Establish how many lines below contain the string "getMasters". Respond with that number alone.

Segment Start: Supplied data

This design comes from an exercise in tuning for small area on the open sky130 flow, not from production work. Only simulation tests tie the RTL to the original design; equivalence was not proved. Power figures rest on the tool's default switching activity, not on a simulated workload.

==> branch tundra <==
Design max7219_display_ctrl, start of the top module:
module max7219_display_ctrl (
   input  logic        clk,
   input  logic        i_rst_n,
   input  logic        i_static_dyn,
   input  logic        i_new_display,
   input  logic        i_new_config_val,
   input  logic [32:0] i_display_cfg,
   input  logic [16:0] i_static_cfg,
   input  logic [47:0] i_scroll_cfg,
   input  logic [24:0] i_static_wr,
   input  logic [16:0] i_scroll_wr,
   output logic        o_config_done,
   output logic        o_static_busy,
   output logic        o_scroller_busy,
   output logic        o_max7219_clk,
   output logic        o_max7219_data,
   output logic        o_max7219_load
);
export LEC_CHECK = 0
export CAP_MARGIN = 20
export CORE_MARGIN = 2
export CORE_UTILIZATION = 40
export SETUP_SLACK_MARGIN = 0.1
export SLEW_MARGIN = 20
export SYNTH_HIERARCHICAL = 1
create_clock -name core_clock -period 5.5 [get_ports {clk}]
standard.sh (not shown) runs the stock make flow with config.mk's settings and CLKGATE_MAP_FILE= SYNTH_SCRIPT=/design/flow/synth_recipe.tcl, a recipe that flattens the netlist after the stock synthesis.
==> flow/flow/run.sh <==
#!/bin/bash
# Standard synthesis; then synthesis buffers removed and every
# combinational cell put back to its smallest drive strength (the
# layout's own repair steps size up or buffer what timing, slew and
# load need); then the standard layout from floorplan to finish, with
# a clock tree of larger sink clusters and no dummy clock loads, and
# plain buffers on the ports.
set -euo pipefail
bash standard.sh synth > synth.log 2>&1
openroad -no_init -exit -threads ${NUM_CORES:-4} flow/downsize.tcl > downsize.log 2>&1
bash standard.sh \
   "CTS_ARGS=-sink_clustering_enable -repair_clock_nets -dont_use_dummy_load -sink_clustering_size 26 -sink_clustering_max_diameter 80 -buf_list sky130_fd_sc_hd__clkbuf_16" \
   "BUFFER_PORTS_ARGS=-buffer_cell sky130_fd_sc_hd__buf_1" \
   finish > layout.log 2>&1
==> flow/flow/downsize.tcl <==
# Remove synthesis buffers, then swap each combinational standard cell of 1_synth.odb for the smallest
# variant of the same cell (same function and pins). Registers keep
# their cell.
set res "orfs/results/$::env(FLOW_PLATFORM)/max7219_display_ctrl/base"
read_liberty $::env(FLOW_HOME)/platforms/$::env(FLOW_PLATFORM)/lib/sky130_fd_sc_hd__tt_025C_1v80.lib
read_db $res/1_synth.odb
# Buffers that synthesis put on module ports and high fanout nets go;
# the layout's repair buffers nets as placement needs.
remove_buffers
set db [ord::get_db]
set block [[$db getChip] getBlock]

set dont_use {}
foreach lib [$db getLibs] {
   foreach m [$lib getMasters] {
      set n [$m getName]
      if {[regexp {^(sky130_fd_sc_hd__[a-z0-9]+)_([0-9]+)$} $n -> base drv]} {
         if {[regexp {lpflow|probe|clkbuf|clkinv|clkdly|dlygate|dlymetal|^sky130_fd_sc_hd__(df|dl|sdf|edf|sedf|sdl)} $n]} {
            continue
         }
         # Smallest area; of equal areas, the strongest drive
         set a [expr {[$m getWidth] * [$m getHeight]}]
         if {![info exists best($base)] || $a < $besta($base)
             || ($a == $besta($base) && $drv > $bestd($base))} {
            set best($base) $m
            set besta($base) $a
            set bestd($base) $drv
         }
      }
   }
}

set swapped 0
set area_before 0
set area_after 0
foreach inst [$block getInsts] {
   set m [$inst getMaster]
   set n [$m getName]
   set a [expr {[$m getWidth] * [$m getHeight]}]
   set area_before [expr {$area_before + $a}]
   if {[regexp {^(sky130_fd_sc_hd__[a-z0-9]+)_([0-9]+)$} $n -> base drv]} {
      if {[info exists best($base)] && $best($base) ne $m} {
         if {[$inst swapMaster $best($base)]} {
            incr swapped
            set a [expr {[$best($base) getWidth] * [$best($base) getHeight]}]
         }
      }
   }
   set area_after [expr {$area_after + $a}]
}
puts "swapped $swapped cells; area [expr {$area_before / 1e6}] -> [expr {$area_after / 1e6}] um2"
write_db $res/1_synth.odb
==> inputs of branch yarrow, as changes to branch tundra <==
--- a/flow/design.v
+++ b/flow/design.v
@@ -77,18 +77,17 @@
 module tog_ram #(
    parameter int W = 16
 ) (
    input  logic         clk,
    input  logic         i_we,
    input  logic [7:0]   i_waddr,
    input  logic [W-1:0] i_wdata,
    input  logic [7:0]   i_raddr,
-   output logic [W-1:0] o_rraw,     
-   output logic         o_p
+   output logic [W-1:0] o_rdata
 );
    localparam int NG = 86;
    logic [W-1:0] q [0:257];
    logic [W-1:0] gn [0:NG-1];
    logic [257:0] rsel;
    logic [15:0]  whi, wlo, rhi, rlo;
    logic         p;
    logic [W-1:0] col;
@@ -134,58 +133,53 @@
    end
    assign gn[NG-1] = ~(q[255] & {W{rsel[255]}});
    always_comb begin
       acc = '1;
       for (int g = 0; g < NG; g++) begin
          acc = acc & gn[g];
       end
    end
-   assign o_rraw = ~acc;
-   assign o_p    = p;
+   assign o_rdata = ~acc ^ {W{p}};
 endmodule
 `timescale 1ns/10ps
 module static_player (
    input  logic                     clk,
    input  logic                     i_rst_n,
    input  logic                     i_start,
    input  max7219_pkg::static_cfg_t i_cfg,
    input  max7219_pkg::static_wr_t  i_wr,
    input  logic                     i_ready,
    output max7219_pkg::frame_req_t  o_req,
    output logic                     o_busy
 );
-   logic [15:0]           rd_raw;
-   logic                  rd_p;
-   logic [15:0]           req_raw;
-   logic                  req_p;
+   logic [15:0]           rd_word;
    logic [max7219_pkg::RAM_ADDR_W-1:0] ptr;
    logic [max7219_pkg::RAM_ADDR_W-1:0] start_q;
    logic [max7219_pkg::RAM_ADDR_W-1:0] last_q;
    logic                  fetch;
    logic                  req_valid;
+   max7219_pkg::frame_t                req_frame;
    assign o_req.valid = req_valid;
-   assign o_req.frame = req_raw ^ {16{req_p}};
+   assign o_req.frame = req_frame;
    tog_ram #(.W(16)) u_ram (
       .clk     (clk),
       .i_we    (i_wr.we),
       .i_waddr (i_wr.addr),
       .i_wdata (i_wr.data),
       .i_raddr (ptr),
-      .o_rraw  (rd_raw),
-      .o_p     (rd_p)
+      .o_rdata (rd_word)
    );
    always_ff @(posedge clk) begin
       if (i_start) begin
          start_q <= i_cfg.start_ptr;
          last_q  <= i_cfg.last_ptr;
       end
       if (fetch) begin
-         req_raw <= rd_raw;
-         req_p   <= rd_p;
+         req_frame <= rd_word;
       end
    end
    always_ff @(posedge clk) begin
       if (i_start) begin
          ptr <= i_cfg.start_ptr;
       end else if (!fetch && req_valid && i_ready) begin
          ptr <= (ptr == last_q) ? start_q : ptr + 1'b1;
       end
@@ -223,19 +217,17 @@
    input  logic                     i_rst_n,
    input  logic                     i_start,
    input  max7219_pkg::scroll_cfg_t i_cfg,
    input  max7219_pkg::scroll_wr_t  i_wr,
    input  logic                     i_ready,
    output max7219_pkg::frame_req_t  o_req,
    output logic                     o_busy
 );
-   logic [7:0]            rd_raw;
-   logic                  rd_p;
-   logic                  req_p;
+   logic [7:0]            rd_col;
    logic [max7219_pkg::RAM_ADDR_W-1:0] ram_start_q;
    logic [max7219_pkg::RAM_ADDR_W-1:0] rd_addr;    
    logic [7:0]            len_q;
    logic [31:0]           tempo_q;
    logic [31:0]           wait_cnt;
    logic [7:0]            offset;
    logic [7:0]            offset_inc;
    logic [7:0]            idx;
@@ -243,38 +235,36 @@
    logic [7:0]            len_m1;
    logic [2:0]            digit;
    logic                  fetch;
    logic                  waiting;
    logic                  req_valid;
    logic [7:0]            req_data;
    assign o_req.valid      = req_valid;
    assign o_req.frame.addr = max7219_pkg::REG_DIGIT0 + {5'd0, digit};
-   assign o_req.frame.data = req_data ^ {8{req_p}};
+   assign o_req.frame.data = req_data;
    assign len_m1     = len_q - 8'd1;
    assign idx_next   = (idx == len_m1) ? 8'd0 : idx + 8'd1;
    assign offset_inc = offset + 8'd1;
    tog_ram #(.W(8)) u_ram (
       .clk     (clk),
       .i_we    (i_wr.we),
       .i_waddr (i_wr.addr),
       .i_wdata (i_wr.data),
       .i_raddr (rd_addr),
-      .o_rraw  (rd_raw),
-      .o_p     (rd_p)
+      .o_rdata (rd_col)
    );
    always_ff @(posedge clk) begin
       if (i_start) begin
          ram_start_q <= i_cfg.ram_start_ptr;
          len_q       <= i_cfg.msg_length;
          tempo_q     <= i_cfg.tempo_cnt;
       end
       if (fetch) begin
-         req_data <= rd_raw;
-         req_p    <= rd_p;
+         req_data <= rd_col;
       end
    end
    always_ff @(posedge clk) begin
       if (i_start) begin
          offset  <= '0;
          idx     <= '0;
          digit   <= '0;
          rd_addr <= i_cfg.ram_start_ptr;
--- a/flow/flow/downsize.tcl
+++ b/flow/flow/downsize.tcl
@@ -13,23 +13,20 @@
 set dont_use {}
 foreach lib [$db getLibs] {
    foreach m [$lib getMasters] {
       set n [$m getName]
       if {[regexp {^(sky130_fd_sc_hd__[a-z0-9]+)_([0-9]+)$} $n -> base drv]} {
          if {[regexp {lpflow|probe|clkbuf|clkinv|clkdly|dlygate|dlymetal|^sky130_fd_sc_hd__(df|dl|sdf|edf|sedf|sdl)} $n]} {
             continue
          }
-         # Smallest area; of equal areas, the strongest drive
          set a [expr {[$m getWidth] * [$m getHeight]}]
-         if {![info exists best($base)] || $a < $besta($base)
-             || ($a == $besta($base) && $drv > $bestd($base))} {
+         if {![info exists best($base)] || $a < $besta($base)} {
             set best($base) $m
             set besta($base) $a
-            set bestd($base) $drv
          }
       }
    }
 }
 
 set swapped 0
 set area_before 0
 set area_after 0
- SETUP_SLACK_MARGIN: 0.1 -> not set
==> comparison table <==
quantity	branch yarrow	branch tundra
Run status	complete, but fails checks	complete, no violations
Violated checks	setup timing	-
Setup_tns	-0.02882 ns	0 ns
Cell internal pwr	61.53 mW	61.31 mW
Minimum setup slack in the final design	-0.02882 ns	0.1665 ns
F_max	180.9 MHz	187.5 MHz
Number of sinks on the clock net	6379	6381
Multi-input gate share of the layout cell area	0.3236	0.3267
Floorplan die height	718.9 um	719.5 um
Area enclosed by the die boundary	516900 sq um	517600 sq um
Endpoint of the most critical register-to-register path	u_static_player.req_frame[10]	u_static_player.req_raw[1]
Layout Utilization	0.4504	0.4502
Critical path buffer and inverter count	2	3
Global router's overall resource usage	0.2911	0.2955

==> separate check: timing with driven ports <==
How much do the figures lean on ideal ports? The routed layouts below were timed once more, with nothing changed but the port constraints.
Step 1, drivers: a clkbuf_16 drives clk and a buf_2 each remaining input, both assumed.
Step 2 adds t to the input delays and takes it off the output delays; t is the mean of the earliest and latest rising clock arrival at the registers after step 1. Input paths then give back, and output paths get back, about the clock's delay inside the block.
Slacks: no drivers / after step 1 / after step 2; pairs: no drivers / after step 1.
run	shift t [ns]	setup slack, ns	worst slew at a driven data input, ns	pins driven straight from the clock port
branch tundra	1.119	0.167 / 0.167 / 0.167	0.19	1
branch yarrow	1.094	-0.029 / -0.029 / -0.029	0.23	1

Segment End: Supplied data

_Solution to the exercise:_ 2